The stop was ordered shortly before 10 a.m., on the 35th day of the longest federal government shutdown in U.S. history. Some arriving flights are also being delayed; the FAA reports an average of 41 minute delays for LaGuardia-bound flights out of Newark International and Philadelphia International airports.

“We have experienced a slight increase in sick leave at two air traffic control facilities affecting New York and Florida,” the FAA said in a statement. “As with severe storms, we will adjust operations to a safe rate to match available controller resources. We’ve mitigated the impact by augmenting staffing, rerouting traffic, and increasing spacing between aircraft as needed.”
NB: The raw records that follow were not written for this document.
What follows belongs to an exercise in optimizing a design on an open flow for small area and a short achievable clock period; a production flow would make more cautious choices. Only simulation tests tie the RTL to the original design; equivalence was not proved. Power is estimated from default activity; no workload was simulated.

===== design.v =====
module spfc_packer (
    input  wire        clk,
    input  wire        rst,
    input  wire        in_valid,
    input  wire [1:0]  in_op,
    input  wire [31:0] in_rg,
    input  wire [31:0] in_ba,
    input  wire [15:0] in_pk,
    output reg         out_valid,
    output wire [15:0] out_pk,
    output wire [31:0] out_rg,
    output wire [31:0] out_ba
);
    function [11:0] thr31;
        input [4:0] t;
        integer i, k;
        begin
            thr31 = 12'd2048;
            for (i = 0; i < 32; i = i + 1)
                if (t == i) begin
                    k = (i < 16) ? i + 1 : i;
                    thr31 = (131070 * k - 65535 + 61) / 62 - 2048 * i;
                end
        end
    endfunction
    function [10:0] thr63;
        input [5:0] t;
        integer i, k;
        begin
            thr63 = 11'd1024;
            for (i = 0; i < 64; i = i + 1)
                if (t == i) begin
                    k = (i < 32) ? i + 1 : i;
                    thr63 = (131070 * k - 65535 + 125) / 126 - 1024 * i;
                end
        end
    endfunction
    function ge16;
        input [15:0] a;
        input [15:0] b;
        reg   [15:0] g, p;
        integer l, i, n;
        begin
            g = a & ~b;
            p = a | ~b;
            n = 16;
            for (l = 0; l < 4; l = l + 1) begin
                for (i = 0; i < 8; i = i + 1)
                    if (2 * i + 1 < n) begin
                        g[i] = g[2 * i + 1] | (p[2 * i + 1] & g[2 * i]);
                        p[i] = p[2 * i + 1] & p[2 * i];
                    end else if (2 * i < n) begin
                        g[i] = g[2 * i];
                        p[i] = p[2 * i];
                    end
                n = (n + 1) / 2;
            end
            ge16 = g[0] | p[0];
        end
    endfunction
    function [15:0] su63;
        input [5:0] q;
        integer i;
        begin
            su63 = 16'd0;
            for (i = 0; i < 64; i = i + 1)
                if (q == i)
                    su63 = (131070 * i + 63) / 126;
        end
    endfunction
    wire [15:0] ch_r = in_rg[15:0];
    wire [15:0] ch_g = in_rg[31:16];
    wire [15:0] ch_b = in_ba[15:0];
    wire [15:0] ch_a = in_ba[31:16];
    wire        is_pack = ~in_op[0];
    wire        is_565  = ~in_op[1];
    wire        ge_r   = ge16({5'b0, ch_r[10:0]}, {4'b0, thr31(ch_r[15:11])});
    wire        ge_b   = ge16({5'b0, ch_b[10:0]}, {4'b0, thr31(ch_b[15:11])});
    wire [10:0] thr_g63 = thr63(ch_g[15:10]);
    wire [11:0] thr_g   = is_565 ? {thr_g63[10], ch_g[10] & ~thr_g63[10], thr_g63[9:0]}
                                 : thr31(ch_g[15:11]);
    wire        ge_g    = ge16({5'b0, ch_g[10:0]}, {4'b0, thr_g});
    wire        a_zero = (ch_a == 16'd0);
    wire        r_blk  = ~ge16(ch_r, 16'd1058);
    wire        b_blk  = ~ge16(ch_b, 16'd1058);
    wire        g_blk  = is_565 ? ~ge16(ch_g, 16'd521) : ~ge16(ch_g, 16'd1058);
    wire        blk    = r_blk & g_blk & b_blk;
    wire [4:0]  dec_r = ch_r[15:11] - {4'd0, ch_r[15]};
    wire [4:0]  dec_b = ch_b[15:11] - {4'd0, ch_b[15]};
    wire [5:0]  dec_g = is_565 ? ch_g[15:10] - {5'd0, ch_g[15]}
                               : {1'b0, ch_g[15:11] - {4'd0, ch_g[15]}};
    reg  [5:0]  r_q;
    reg  [6:0]  g_q;
    reg  [5:0]  b_q;
    reg         m565_q;
    reg         nz_q;
    always @(posedge clk) begin
        if (rst)
            out_valid <= 1'b0;
        else
            out_valid <= in_valid;
    end
    always @(posedge clk) begin
        m565_q <= is_565;
        nz_q   <= in_pk != 16'd0;
        if (is_pack) begin
            r_q <= {~a_zero & (ge_r | blk), dec_r & {5{~a_zero}}};
            g_q <= {~a_zero & (ge_g | blk),
                    dec_g & {6{~a_zero}}};
            b_q <= {~a_zero & (ge_b | blk), dec_b & {5{~a_zero}}};
        end else begin
            r_q <= {1'b0, is_565 ? in_pk[15:11] : in_pk[14:10]};
            g_q <= {1'b0, is_565 ? in_pk[10:5] : {1'b0, in_pk[9:5]}};
            b_q <= {1'b0, in_pk[4:0]};
        end
    end
    wire [4:0]  q_r = r_q[4:0] + {4'd0, r_q[5]};
    wire [4:0]  q_b = b_q[4:0] + {4'd0, b_q[5]};
    wire [5:0]  q_g = g_q[5:0] + {5'd0, g_q[6]};
    assign out_pk = m565_q ? {q_r, q_g, q_b} : {1'b0, q_r, q_g[4:0], q_b};
    wire [4:0]  u_r  = r_q[4:0];
    wire [4:0]  u_b  = b_q[4:0];
    wire [15:0] u_g6 = su63(g_q[5:0]);
    wire [4:0]  u_g5 = g_q[4:0];
    wire [15:0] u_g  = m565_q ? u_g6 : {u_g5, u_g5, u_g5, u_g5[4]};
    assign out_rg = {u_g, u_r, u_r, u_r, u_r[4]};
    assign out_ba = {{16{nz_q}}, u_b, u_b, u_b, u_b[4]};
endmodule
What follows belongs to an exercise in optimizing a design on an open flow for small area, a short achievable clock period and few clock cycles per item; a production flow would make more cautious choices.
RTL that was checked went through simulation tests only; none was proved equivalent to the original.
Power and IR drop assume default switching activity.

## tpe_fparse
module tpe_fparse (
    input  wire         clk,
    input  wire         rst,
    input  wire         in_valid,
    input  wire [7:0]   in_data,
    input  wire         in_last,
    output reg          in_ready,
    output reg          out_valid,
    input  wire         out_ready,
    output reg          out_end,
    output wire [7:0]   out_kind,
    output reg          out_success,
    output reg  [31:0]  out_word,
    output wire [15:0]  out_period,
    output reg          out_flag,
    output reg  [103:0] out_temps,
    output reg  [15:0]  out_cursor
);
    localparam [7:0]  SYNC0       = 8'hCA;
    localparam [7:0]  SYNC1       = 8'hFE;
    localparam [15:0] CRC_POLY    = 16'h1021;
    localparam [15:0] CRC_INIT    = 16'hFFFF;
    function [15:0] crc_byte;
        input [15:0] c_in;
        input [7:0]  b;
        reg   [15:0] c;
        integer      i;
        begin
            c = c_in ^ {b, 8'h00};
            for (i = 0; i < 8; i = i + 1)
                c = c[15] ? ((c << 1) ^ CRC_POLY) : (c << 1);
            crc_byte = c;
        end
    endfunction
    reg  [8:0]  fidx;
    reg         rs;
    wire [8:0]  fe = rs ? 9'd0 : fidx;
    reg         hz;            
    wire [5:0]  fsel = {!(rs || hz), fe[4:0]};
    reg  [7:0]  rem;           
    reg         at_last;       
    reg         stopped;       
    reg  [15:0] crc_rx;
    reg  [15:0] crc;
    reg  [2:0]  kind;
    reg         chk;           
    reg  [3:0]  crcgood;       
    reg         lastp;         
    reg         fresh;         
    reg         end_pending;
    reg         end_zero;      
    reg         zq;            
    assign out_kind   = {5'd0, kind};
  ...
Size in the first run: roughly 220 flip-flops, about 0.0088 mm2 of cells after synthesis.
==> flow/config.mk <==
export PLATFORM = sky130hd
export DESIGN_NAME = tpe_fparse
export DESIGN_NICKNAME = tpe_fparse
export VERILOG_FILES = /design/flow/design.v
export SDC_FILE = /design/flow/constraint.sdc
export NUM_CORES = 4
export LEC_CHECK = 0
export ABC_CLOCK_PERIOD_IN_PS = 2000
export CAP_MARGIN = 20
export CORE_MARGIN = 2
export CORE_UTILIZATION = 45
export CTS_CLUSTER_DIAMETER = 100
export CTS_CLUSTER_SIZE = 28
export PLACE_DENSITY = 0.7
export SETUP_SLACK_MARGIN = 2.45
export SLEW_MARGIN = 20
==> flow/constraint.sdc <==
create_clock -name core_clock -period 4.5 [get_ports {clk}]
set_input_delay 0.9000 -clock core_clock [delete_from_list [all_inputs] [get_ports {clk}]]
set_output_delay 0.9000 -clock core_clock [all_outputs]
set_load 0.01 [all_outputs]
standard.sh (not shown) runs the stock make flow with config.mk's settings and CLKGATE_MAP_FILE= SYNTH_SCRIPT=/design/flow/synth_recipe.tcl, a recipe that flattens the netlist after the stock synthesis.
==> flow/flow/run.sh <==
#!/bin/bash
# The standard layout, with plain buf_1 cells as the port buffers.
set -euo pipefail
export BUFFER_PORTS_ARGS="-buffer_cell sky130_fd_sc_hd__buf_1"
bash standard.sh > standard_flow.log 2>&1
Testbench counts at the start, summed over its fixed seeds: cycles 60,390, bytes 59,167.
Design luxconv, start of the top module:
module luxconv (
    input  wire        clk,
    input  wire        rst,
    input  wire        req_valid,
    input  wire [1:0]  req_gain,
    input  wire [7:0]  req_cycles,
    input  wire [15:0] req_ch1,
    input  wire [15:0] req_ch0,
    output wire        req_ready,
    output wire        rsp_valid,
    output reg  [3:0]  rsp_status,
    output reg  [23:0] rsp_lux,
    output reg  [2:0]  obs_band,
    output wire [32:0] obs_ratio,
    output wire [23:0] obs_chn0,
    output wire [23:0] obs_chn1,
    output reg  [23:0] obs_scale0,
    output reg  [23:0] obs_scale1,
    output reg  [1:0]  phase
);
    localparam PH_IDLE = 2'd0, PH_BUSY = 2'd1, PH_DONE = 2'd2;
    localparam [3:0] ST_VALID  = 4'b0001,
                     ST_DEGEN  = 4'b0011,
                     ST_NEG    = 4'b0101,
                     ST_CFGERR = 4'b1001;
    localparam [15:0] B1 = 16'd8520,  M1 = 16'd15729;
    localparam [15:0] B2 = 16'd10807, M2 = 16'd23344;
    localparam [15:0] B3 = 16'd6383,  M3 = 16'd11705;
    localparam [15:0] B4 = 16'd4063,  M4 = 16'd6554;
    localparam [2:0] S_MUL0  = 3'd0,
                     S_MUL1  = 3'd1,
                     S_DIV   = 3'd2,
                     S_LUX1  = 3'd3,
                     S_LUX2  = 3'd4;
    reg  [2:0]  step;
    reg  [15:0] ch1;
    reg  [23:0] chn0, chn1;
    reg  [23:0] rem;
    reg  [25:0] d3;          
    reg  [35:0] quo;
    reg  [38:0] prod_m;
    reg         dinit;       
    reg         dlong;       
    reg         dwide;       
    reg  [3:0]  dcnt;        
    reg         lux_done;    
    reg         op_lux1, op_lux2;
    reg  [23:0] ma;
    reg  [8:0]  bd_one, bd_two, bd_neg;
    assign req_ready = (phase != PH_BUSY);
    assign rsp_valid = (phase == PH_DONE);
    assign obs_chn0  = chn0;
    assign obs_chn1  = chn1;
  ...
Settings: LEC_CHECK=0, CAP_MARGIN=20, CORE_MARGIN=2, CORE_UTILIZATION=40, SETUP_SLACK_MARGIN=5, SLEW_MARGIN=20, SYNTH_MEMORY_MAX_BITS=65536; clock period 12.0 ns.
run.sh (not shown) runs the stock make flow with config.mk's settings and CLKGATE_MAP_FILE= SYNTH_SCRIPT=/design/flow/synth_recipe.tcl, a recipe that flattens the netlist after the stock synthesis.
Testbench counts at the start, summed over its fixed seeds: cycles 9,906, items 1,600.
This design comes from an exercise in tuning for small area, a short achievable clock period and few clock cycles per item on the open sky130 flow, not from production work. In this exercise RTL edits were held to simulation tests only and were not proved equivalent to the original. Power and IR drop assume default switching activity.

== run 1 ==
Design ioc_audio_enc, start of the top module:
module ioc_audio_enc (
    input  wire        clk,
    input  wire        rst,
    input  wire [1:0]  cfg_coding,
    input  wire        cfg_word_sel,
    input  wire [63:0] now_us,
    input  wire        in_valid,
    output wire        in_ready,
    input  wire [63:0] in_frame,
    output reg         out_valid,
    input  wire        out_ready,
    output reg  [7:0]  out_data,
    output reg         out_last,
    output reg  [31:0] bad_cnt
);
Settings: LEC_CHECK=0, CAP_MARGIN=20, CORE_MARGIN=2, CORE_UTILIZATION=55, CTS_BUF_LIST=sky130_fd_sc_hd__clkbuf_8, CTS_CLUSTER_DIAMETER=150, CTS_CLUSTER_SIZE=16, PLACE_DENSITY=0.65, SLEW_MARGIN=20; clock period 9.0 ns.
standard.sh (not shown) runs the stock make flow with config.mk's settings and CLKGATE_MAP_FILE= SYNTH_SCRIPT=/design/flow/synth_recipe.tcl, a recipe that flattens the netlist after the stock synthesis.
==> flow/flow/run.sh <==
#!/bin/bash
set -euo pipefail
bash standard.sh synth > step_synth.log 2>&1
export SETUP_SLACK_MARGIN=6
export POST_GLOBAL_PLACE_TCL="$PWD/flow/port_bufs.tcl"
bash standard.sh finish > step_layout.log 2>&1
==> flow/flow/port_bufs.tcl <==
# POST_GLOBAL_PLACE hook: buffer_ports gives every port a clkdlybuf4s50_1
# (a delay cell). Swap those port buffers for plain buf_1 cells; the resize
# and repair steps that follow size them as the loads need.
set n 0
foreach inst [[ord::get_db_block] getInsts] {
  if {[[$inst getMaster] getName] eq "sky130_fd_sc_hd__clkdlybuf4s50_1"
      && [regexp {^(input|output)[0-9]+$} [$inst getName]]} {
    replace_cell [$inst getName] sky130_fd_sc_hd__buf_1
    incr n
  }
}
puts "port_bufs.tcl: $n port buffers now sky130_fd_sc_hd__buf_1"
Run 1 completed end to end with timing, DRC and antenna clean.
Testbench counts of run 1, summed over its fixed seeds: cycles 45,984, blocks 96.
From an optimization exercise on the open Yosys and OpenROAD flow, aimed at small area, a short achievable clock period and few clock cycles; shortcuts taken in it are not production practice.
Power figures rest on the tool's default switching activity, not on a simulated workload.

lane 1:
Design batbot_codec, start of the top module:
module batbot_codec (
    input  wire       clk,
    input  wire       rst,           
    input  wire       rx_valid,
    input  wire [7:0] rx_data,
    input  wire       rx_last,
    output wire       rx_ready,
    output wire       tx_valid,
    output wire [7:0] tx_data,
    output wire       tx_last,
    input  wire       tx_ready,
    input  wire [3:0] enc_a,
    input  wire [3:0] enc_b
);
Size: ~2400 cells after synthesis, ~490 flip-flops.
==> flow/config.mk <==
export PLATFORM = sky130hd
export DESIGN_NAME = batbot_codec
export DESIGN_NICKNAME = batbot_codec
export VERILOG_FILES = /design/flow/design.v
export SDC_FILE = /design/flow/constraint.sdc
export NUM_CORES = 4
export LEC_CHECK = 0
export CAP_MARGIN = 20
export CORE_MARGIN = 2
export CORE_UTILIZATION = 50
export CTS_BUF_LIST = sky130_fd_sc_hd__clkbuf_16
export CTS_CLUSTER_DIAMETER = 60
export CTS_CLUSTER_SIZE = 22
export PLACE_DENSITY = 0.65
export SLEW_MARGIN = 20
==> flow/constraint.sdc <==
create_clock -name core_clock -period 10.0 [get_ports {clk}]
set_input_delay 2.0000 -clock core_clock [delete_from_list [all_inputs] [get_ports {clk}]]
set_output_delay 2.0000 -clock core_clock [all_outputs]
set_load 0.01 [all_outputs]
standard.sh (not shown) runs the stock make flow with config.mk's settings and CLKGATE_MAP_FILE= SYNTH_SCRIPT=/design/flow/synth_recipe.tcl, a recipe that flattens the netlist after the stock synthesis.
==> flow/flow/run.sh <==
#!/bin/bash
# The standard layout, with two changes to how it is made:
#  - the port buffers are buf_4 cells
#  - repair_timing aims for more setup slack than the standard flow does
set -euo pipefail
bash standard.sh \
  "BUFFER_PORTS_ARGS=-buffer_cell sky130_fd_sc_hd__buf_4" \
  SETUP_SLACK_MARGIN=${MARGIN:-6.85} \
  finish > standard.log 2>&1
Input-level comparison between lane 2 and lane 1:
--- a/flow/design.v
+++ b/flow/design.v
@@ -132,19 +132,19 @@
             8'd5:    np_calc = (flen == 5'd4);
             8'd6:    np_calc = (flen == 5'd6);
             default: np_calc = 1'b0;
         endcase
     end
     wire [2:0]  pos_n = done ? 3'd0 : (pos == 3'd5) ? pos : pos + 3'd1;
     wire [4:0]  cnt_n = (pos == 3'd2) ? in_d[4:0] : (cnt != 5'd0) ? cnt - 5'd1 : cnt;
     wire        in_v_n    = take | (in_v & ~consume);
     wire        in_last_n = take ? rx_last : in_last;
-    wire        f_full_n  = f_full | ((f_cnt == FDEP - 1) & push);
+    wire        f_full_n  = (f_full & !pop) | ((f_cnt == FDEP - 1) & push & !pop);
     wire        hold_n    = in_v_n & in_last_n & f_full_n;
     wire        r_full_n  = ring_full | ((rcnt == RCAP - 1) & wr_ring);
     wire        echo_pn   = consume ? ((pos == 3'd4) ? (in_d == 8'd0) : (pos == 3'd5) & is_echo & (cnt_n >= 5'd3))
                                     : (pos == 3'd5) & is_echo & (cnt >= 5'd3);
     wire        rblk_n    = echo_pn & r_full_n;
     wire [RB:0] rcnt_p = rcnt + 1'b1;
     wire [RB:0] rcnt_m = rcnt - 1'b1;
     wire [RB:0] ccnt_m = ccnt - 1'b1;
     wire [RB:0] rcnt_a = discard ? ccnt   : wr_ring ? rcnt_p : rcnt;
@@ -257,19 +257,21 @@
     wire [7:0]  h_id   = (h_typ == T_ERR) ? h_inf[7:0] : {6'd0, h_inf[1:0]};
     wire [4:0]  h_len  = h_echo ? h_inf[6:2] : h_ang ? 5'd6 : 5'd5;
     wire        h_body = (tp == 3'd5);
     wire        h_crch = h_body && (tleft == 5'd2);
     wire        h_last = h_body && (tleft == 5'd1);
     wire        h_ring = h_echo && h_body && (tleft >= 5'd3);
     wire        h_wait;
     wire [15:0] tcrc_nx = crc_update(tc_first ? 16'h0000 : tcrc, tx_data_r);
     reg         dbusy;
+    reg  [7:0]  vlo;             
     reg  [1:0]  dph;             
+    reg  [1:0]  did_r;
     reg  [2:0]  dcnt;
     reg         dneg;
     reg  [7:0]  drem;
     reg  [11:0] dq;
     wire        cand_head = f_has && (tp == 3'd0) && h_ang;
     wire        cand_next = (f_cnt >= 2) && (tp != 3'd0) && (f_typ[1] == T_ANGLE);
     wire        dgo       = !dbusy && (cand_head || cand_next);
     wire [1:0]  did       = cand_head ? h_inf[1:0] : f_inf[1][1:0];
     wire [15:0] tsel = {drem[3:0], dq};
@@ -292,50 +294,56 @@
             3'd0: tbyte = 8'hFF;
             3'd1: tbyte = 8'h00;
             3'd2: tbyte = {3'd0, h_len};
             3'd3: tbyte = h_id;
             3'd4: tbyte = (h_typ == T_ERR) ? 8'h01 : (h_typ == T_SHORT) ? {5'd0, h_inf[4:2]} :
                           h_ang ? 8'h02 : 8'h00;
             default: tbyte = (tleft == 5'd2) ? tcrc_nx[15:8] :
                              (tleft == 5'd1) ? tcrc[7:0] :
                              h_echo ? ring[rp] :
-                             h_ang ? ((tleft == 5'd4) ? vout[15:8] : vout[7:0]) :
+                             h_ang ? ((tleft == 5'd4) ? vout[15:8] : vlo) :
                              (h_typ == T_ERR) ? {5'd0, h_inf[9], ~h_inf[9], h_inf[8]} : 8'h00;
         endcase
     end
     wire can  = f_has && !h_wait;
     wire adv  = !tx_valid_r || tx_ready;
     wire load = adv && can;
     assign pop     = load && h_last;
     assign rd_ring = load && h_ring;
     assign setzero    = f_has && (tp == 3'd0) && (h_typ == T_SHORT) && (h_inf[4:2] == 3'd5);
     assign setzero_id = h_inf[1:0];
+    always @(posedge clk)
+        if (load && h_ang && h_body && (tleft == 5'd4))
+            vlo <= vout[7:0];
     always @(posedge clk) begin
         if (rst) begin
             dbusy <= 1'b0;
             dph   <= 2'd0;
         end else begin
             if (dgo) begin
                 dbusy <= 1'b1;
+                dph   <= 2'd3;
+                did_r <= did;
+            end else if (dph == 2'd3) begin
                 dph   <= 2'd1;
-                {drem, dq} <= {4'd0, ticks[did]};
+                {drem, dq} <= {4'd0, ticks[did_r]};
             end else if (dph == 2'd1) begin
                 dph   <= 2'd2;
                 drem  <= x18[19:12];
                 dq    <= x18[11:0];
                 dneg  <= tsel[15];
                 dcnt  <= 3'd6;
             end else if (dcnt != 3'd0) begin
                 drem  <= rnx;
                 dq    <= {dq[9:0], qd};
                 dcnt  <= dcnt - 3'd1;
             end
-            if (load && h_ang && h_body && (tleft == 5'd3))
+            if (load && h_ang && h_body && (tleft == 5'd4))
                 dbusy <= 1'b0;
         end
     end
     always @(posedge clk) begin
         if (rst) begin
             tx_valid_r <= 1'b0;
             tp         <= 3'd0;
             rp         <= 0;
             tc_in      <= 1'b0;
Findings:
- Note that the number of setup buffers added after CTS recorded for lane 1 amounts to 1.4 times the value seen in lane 2.
- Status: starting density of the core parity (lane 1, lane 2)
- The end point of the critical path comes out tx_data[3] in one run and drem[5] in the other, namely in lane 2 and lane 1 respectively.
- Going from lane 1 to lane 2, clock network power grew by a little under 10%.
- Area overhead of the layout relative to synthesis (lower): lane 1
- Lane 2 vs. lane 1: setup slack went up; synthesized cell count shows a reduction of 16; first-pass GRT wire length moved up; share of post-route cells with drive strength above 1 now sits lower; maximum number of pins on one net before global-route repair down 9.
- Clock slew at the register clock pins of the worst setup and hold paths delta (lane 1 -> lane 2): insignificant
- When lane 2 is measured against lane 1, its count of flip-flops and latches turns out about 2% higher.
- In lane 2, the tightest slew margin relative to the limit came out 8.0 points above the value in lane 1.
- Lane 1 has lower via density per instance than lane 2.
- Lane 2: pin slew with the least headroom to its limit 0.12 ns below lane 1
Function was not checked in any run of this note: the RTL went through the layout flow alone.

==> port drivers added, routing unchanged <==
The flow's constraints put no driver on any port. The routed layouts listed below were extracted and timed again, unchanged, in two steps. Step 1, drivers: a clkbuf_16 drives clk and a buf_2 each remaining input, both assumed. Step 2 adds t to the input delays and takes it off the output delays; t is the mean of the earliest and latest rising clock arrival at the registers after step 1. Input paths then give back, and output paths get back, about the clock's delay inside the block. Slacks: no drivers / after step 1 / after step 2; pairs: no drivers / after step 1.
| run | shift t [ns] | setup slack, ns | hold slack, ns |
|---|---|---|---|
| lane 1 | 0.643 | 6.682 / 6.682 / 6.177 | 0.476 / 0.476 / 0.476 |
| lane 2 | 0.648 | 6.806 / 6.742 / 6.289 | 0.449 / 0.449 / 0.449 |
After both steps setup and hold are still met in every run listed. The setup slack of lane 2, which loses most, moves by -0.064 ns with the drivers and by -0.517 ns with both steps.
“The results have been minimal impacts to efficiency while maintaining consistent levels of safety in the national airspace system,” the statement continued. “The public can monitor air traffic atfly.faa.govand they should check with airline carriers for more information.”

At least one traveler tweeted that she was sitting on the tarmac for nearly an hour because of “staff shortages in air traffic control.” Making matters worse, her flight landed 45 minutes early, she said.

The air traffic halt comes on the second missed payday for 800,000 federal workers who are furloughed or working without pay.

Unions that represent air traffic controllers, flight attendants and pilots are growing concerned about safety and security of its members and passengers with the shutdown well into its fifth week.

The presidents of the National Air Traffic Controllers Association, Air Line Pilots Association and Association of Flight Attendants cautioned in a join statement that the airline industry “cannot even calculate the level of risk currently at play, nor predict the point at which the entire system will break. It is unprecedented.”

Federal workers say going without pay is grinding them down, and they’re not sure how much longer they can take it.

“At work, the morale is really low,” said Tyler Kennard, an air traffic controller in San Diego. “It’s actually more stressful now with this government shutdown than it was when I was in a war zone in Iraq doing the same job.”

The retired Marine, who got his start in air traffic control in 2005 when he was based at Marine Corp Base Camp Pendleton, told NBC San Diego that he and his wife are worried about how they will pay for gas, the mortgage, their daughter’s braces and their 4-year-old son Tucker’s hospital visits.

During his nearly decade and a half in the profession, he has been through three other government shutdowns but this is the first time he’s missed a paycheck.

“This is the one that’s hit us the hardest ’cause this is the first time where it’s gone where we haven’t got paid,” Kennard said.

Two Senate votes to reopen the government failed on Thursday.